A novel thickness-gradient electrospun nanomesh for interface-free e-skin applications

Abstract

Recent advancements in lightweight, breathable, skin-conformable electrodes offer new opportunities for biomedical and healthcare applications. Challenges persist in establishing reliable connections between ultra-thin skin electrodes and thick data acquisition wires, necessitating innovative solutions to address the soft–hard and thin–thick interfacial mismatch. Current approaches often involve incorporating additional layers, increasing device fabrication complexity, and the risk of disconnection. This study introduces a novel thickness-gradient nanomesh electrode designed to eliminate the sharp interface between skin electrodes and interconnecting layers.

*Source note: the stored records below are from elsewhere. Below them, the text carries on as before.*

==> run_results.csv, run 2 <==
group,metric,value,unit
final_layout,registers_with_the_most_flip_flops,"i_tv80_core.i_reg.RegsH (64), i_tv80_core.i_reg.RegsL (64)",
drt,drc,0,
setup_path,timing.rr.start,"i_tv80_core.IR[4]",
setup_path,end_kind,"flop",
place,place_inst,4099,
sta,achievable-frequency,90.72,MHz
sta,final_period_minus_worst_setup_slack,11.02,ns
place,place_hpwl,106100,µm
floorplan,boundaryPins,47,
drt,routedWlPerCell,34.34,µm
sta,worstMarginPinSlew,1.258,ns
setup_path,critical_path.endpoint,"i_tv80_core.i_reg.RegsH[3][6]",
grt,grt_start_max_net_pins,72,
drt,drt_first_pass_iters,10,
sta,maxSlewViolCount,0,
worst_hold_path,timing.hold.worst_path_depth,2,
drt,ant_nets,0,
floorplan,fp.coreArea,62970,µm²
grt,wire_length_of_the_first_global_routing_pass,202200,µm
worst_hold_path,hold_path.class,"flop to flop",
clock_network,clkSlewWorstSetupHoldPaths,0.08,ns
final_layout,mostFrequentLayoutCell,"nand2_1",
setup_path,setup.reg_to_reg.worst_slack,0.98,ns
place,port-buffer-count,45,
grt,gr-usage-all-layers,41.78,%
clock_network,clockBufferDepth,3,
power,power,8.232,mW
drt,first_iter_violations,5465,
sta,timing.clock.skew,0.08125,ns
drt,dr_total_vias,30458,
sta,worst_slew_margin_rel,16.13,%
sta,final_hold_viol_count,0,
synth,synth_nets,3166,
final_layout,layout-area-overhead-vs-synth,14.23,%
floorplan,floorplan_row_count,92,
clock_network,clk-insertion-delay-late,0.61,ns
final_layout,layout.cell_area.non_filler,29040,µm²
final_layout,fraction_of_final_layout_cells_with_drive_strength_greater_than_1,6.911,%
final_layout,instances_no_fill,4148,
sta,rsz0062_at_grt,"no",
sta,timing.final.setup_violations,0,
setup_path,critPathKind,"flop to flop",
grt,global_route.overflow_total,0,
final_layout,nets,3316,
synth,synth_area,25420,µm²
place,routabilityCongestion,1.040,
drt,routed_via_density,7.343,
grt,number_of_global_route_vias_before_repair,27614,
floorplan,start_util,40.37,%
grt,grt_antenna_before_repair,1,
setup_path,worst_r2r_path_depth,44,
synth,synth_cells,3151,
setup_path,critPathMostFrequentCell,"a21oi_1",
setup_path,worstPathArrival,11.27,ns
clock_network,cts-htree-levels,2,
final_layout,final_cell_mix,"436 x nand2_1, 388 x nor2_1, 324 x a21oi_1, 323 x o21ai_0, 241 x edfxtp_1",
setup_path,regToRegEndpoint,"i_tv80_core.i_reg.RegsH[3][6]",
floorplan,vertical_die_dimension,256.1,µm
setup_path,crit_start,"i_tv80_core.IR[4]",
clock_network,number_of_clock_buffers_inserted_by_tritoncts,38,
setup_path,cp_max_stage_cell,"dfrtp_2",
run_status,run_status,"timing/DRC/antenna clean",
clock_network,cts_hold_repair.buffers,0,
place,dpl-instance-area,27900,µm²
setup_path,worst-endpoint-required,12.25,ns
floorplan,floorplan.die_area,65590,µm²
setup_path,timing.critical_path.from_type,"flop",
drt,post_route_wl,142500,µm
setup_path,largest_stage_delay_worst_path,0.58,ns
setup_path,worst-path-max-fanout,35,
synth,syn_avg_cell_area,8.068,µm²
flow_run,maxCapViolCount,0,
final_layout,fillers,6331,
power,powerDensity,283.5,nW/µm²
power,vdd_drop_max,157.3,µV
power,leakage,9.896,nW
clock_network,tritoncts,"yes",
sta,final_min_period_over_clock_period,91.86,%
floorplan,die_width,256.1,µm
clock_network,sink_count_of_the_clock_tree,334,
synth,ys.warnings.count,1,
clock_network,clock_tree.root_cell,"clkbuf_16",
Source: an optimization exercise on an open RTL-to-GDS flow (aim: small area and a short achievable clock period). Production flows keep margins and buffers that such runs may drop. The RTL was checked by simulation tests, not by an equivalence proof against the original design.

### flow/flow/run.sh
#!/bin/bash
# Own flow: the standard layout (standard.sh: ORFS synthesis with the standard flow's
# synthesis script, floorplan, power grid, placement, CTS, routing) with three
# settings changed:
#  - ADDER_MAP_FILE is empty, so synthesis does not extract full/half adder
#    cells and ABC maps the (bit-level) arithmetic like any other logic; the
#    registers are the same as in the standard synthesis;
#  - the port buffers that global placement inserts are sky130_fd_sc_hd__buf_2;
#  - timing repair aims for a setup slack of 25 ns at the design's 36 ns clock.
# make's full output goes to standard.log here; ORFS keeps each step's own log
# under orfs/logs/.
set -euo pipefail
export ADDER_MAP_FILE=
export BUFFER_PORTS_ARGS="-buffer_cell sky130_fd_sc_hd__buf_2"
export SETUP_SLACK_MARGIN=25
bash standard.sh > standard.log 2>&1
### flow/standard.sh
#!/bin/bash
# synth_recipe.tcl (not shown) runs the flow's synth.tcl, then flattens the netlist and writes it again
# the make line also repeats each setting of config.mk as NAME=value (left out here)
make -C /OpenROAD-flow-scripts/flow DESIGN_CONFIG=/design/flow/config.mk WORK_HOME=/design/flow/orfs CLKGATE_MAP_FILE= SYNTH_SCRIPT=/design/flow/synth_recipe.tcl "${@:-finish}"
### flow/config.mk
export PLATFORM = sky130hd
export DESIGN_NAME = Pipeline_1
export DESIGN_NICKNAME = Pipeline_1
export VERILOG_FILES = /design/flow/design.v
export SDC_FILE = /design/flow/constraint.sdc
export NUM_CORES = 4
export LEC_CHECK = 0
export ABC_AREA = 1
export CAP_MARGIN = 20
export CORE_MARGIN = 2
export CORE_UTILIZATION = 60
export CTS_BUF_LIST = sky130_fd_sc_hd__clkbuf_8
export SLEW_MARGIN = 20
export SYNTH_HIERARCHICAL = 1
export SYNTH_MINIMUM_KEEP_SIZE = 0
### flow/constraint.sdc
create_clock -name core_clock -period 36.0 [get_ports {clk}]
set_input_delay 7.2000 -clock core_clock [delete_from_list [all_inputs] [get_ports {clk}]]
set_output_delay 7.2000 -clock core_clock [all_outputs]
set_load 0.01 [all_outputs]
This is an optimization exercise on Yosys and OpenROAD, whose aim is small area and a short achievable clock period, not a production implementation.
Function was not checked in any run shown here: the RTL went through the layout flow alone.

==> flow/design.v, too long to show whole: its modules and the start of the top module <==
// module FA: 6 lines
// module HA: 6 lines
// module XN2: 5 lines
// module OR2: 5 lines
// module MX: 5 lines
// module X2: 5 lines
// module LSTM: 1785 lines
module LSTM(clk, Of, En, Ci, Cip, In, Ui, Uf, Uk, Uo, Wi, Wk, Wf, Wo, Vo, Bi, Bo, Bf, Bk, PrevH, Cout, Hout);
  // ...
==> flow/flow/run.sh <==
#!/bin/bash
set -euo pipefail
export BUFFER_PORTS_ARGS="-buffer_cell sky130_fd_sc_hd__buf_1"
bash standard.sh > standard_flow.log 2>&1
==> flow/standard.sh <==
#!/bin/bash
# synth_recipe.tcl (not shown) runs the flow's synth.tcl, then flattens the netlist and writes it again
# the make line also repeats each setting of config.mk as NAME=value (left out here)
make -C /OpenROAD-flow-scripts/flow DESIGN_CONFIG=/design/flow/config.mk WORK_HOME=/design/flow/orfs CLKGATE_MAP_FILE= SYNTH_SCRIPT=/design/flow/synth_recipe.tcl "${@:-finish}"
==> flow/config.mk <==
export PLATFORM = sky130hd
export DESIGN_NAME = LSTM
export DESIGN_NICKNAME = LSTM
export VERILOG_FILES = /design/flow/design.v
export SDC_FILE = /design/flow/constraint.sdc
export NUM_CORES = 4
export LEC_CHECK = 0
export CAP_MARGIN = 20
export CORE_MARGIN = 2
export CORE_UTILIZATION = 40
export CTS_BUF_LIST = sky130_fd_sc_hd__clkbuf_8
export SLEW_MARGIN = 20
export SYNTH_HIERARCHICAL = 1
==> flow/constraint.sdc <==
create_clock -name core_clock -period 45.0 [get_ports {clk}]
set_input_delay 9.0000 -clock core_clock [delete_from_list [all_inputs] [get_ports {clk}]]
set_output_delay 9.0000 -clock core_clock [all_outputs]
set_load 0.01 [all_outputs]
==> results.sh, run 1 <==
export IMPL_finClkSkew_ps=8.40
export IMPL_tapCellCount=455
export IMPL_dr_pass1_iters=5
export IMPL_hold_violations=0
export IMPL_rsz0062_at_grt="false"
export IMPL_grt_pass1_wl_um=54300
export IMPL_synth_edf_count=0
export IMPL_syn_nets=2014
export IMPL_drive_gt1_share_pct=3.07
export IMPL_worstMarginPinSlew_ps=757
export IMPL_inv_count=66
export IMPL_seq_cell_share_pct=3.32
export IMPL_setup_tns_ps=0
export IMPL_clock_path_buffers=2
export IMPL_run_status="complete, no violations"
export IMPL_io_buffers=131
export IMPL_crit_end="Of"
export IMPL_avgRoutedWirePerCell_um=16.4
export IMPL_crit_type="in -> out"
export IMPL_crit_buf_inv=2
export IMPL_final_common_cell="nand2_1"
export IMPL_clk_share_pct=0.332
export IMPL_crit_top_cell="fa_1"
export IMPL_crit_family="adder cells"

The approach involves developing a 2-in-1 skin electrode-interconnector structure through successive electrospinning deposition of different nanofiber layers, with adjustments made to the spinneret width accordingly. The smooth gradient concept is validated through optical transmittance and scanning electron microscopy. The gradient nanomesh exhibits enhanced mechanical durability, enduring strain up to 23%, and maintains stable electrical performance over 1000 continuous strain cycles. Furthermore, rigid wires are replaced with conductive yarn sewn onto the gradient nanomesh, enabling accurate measurements of skin impedance. The versatile concept of thickness gradient can extend to other materials and further address interface issues in next-generation wearable devices.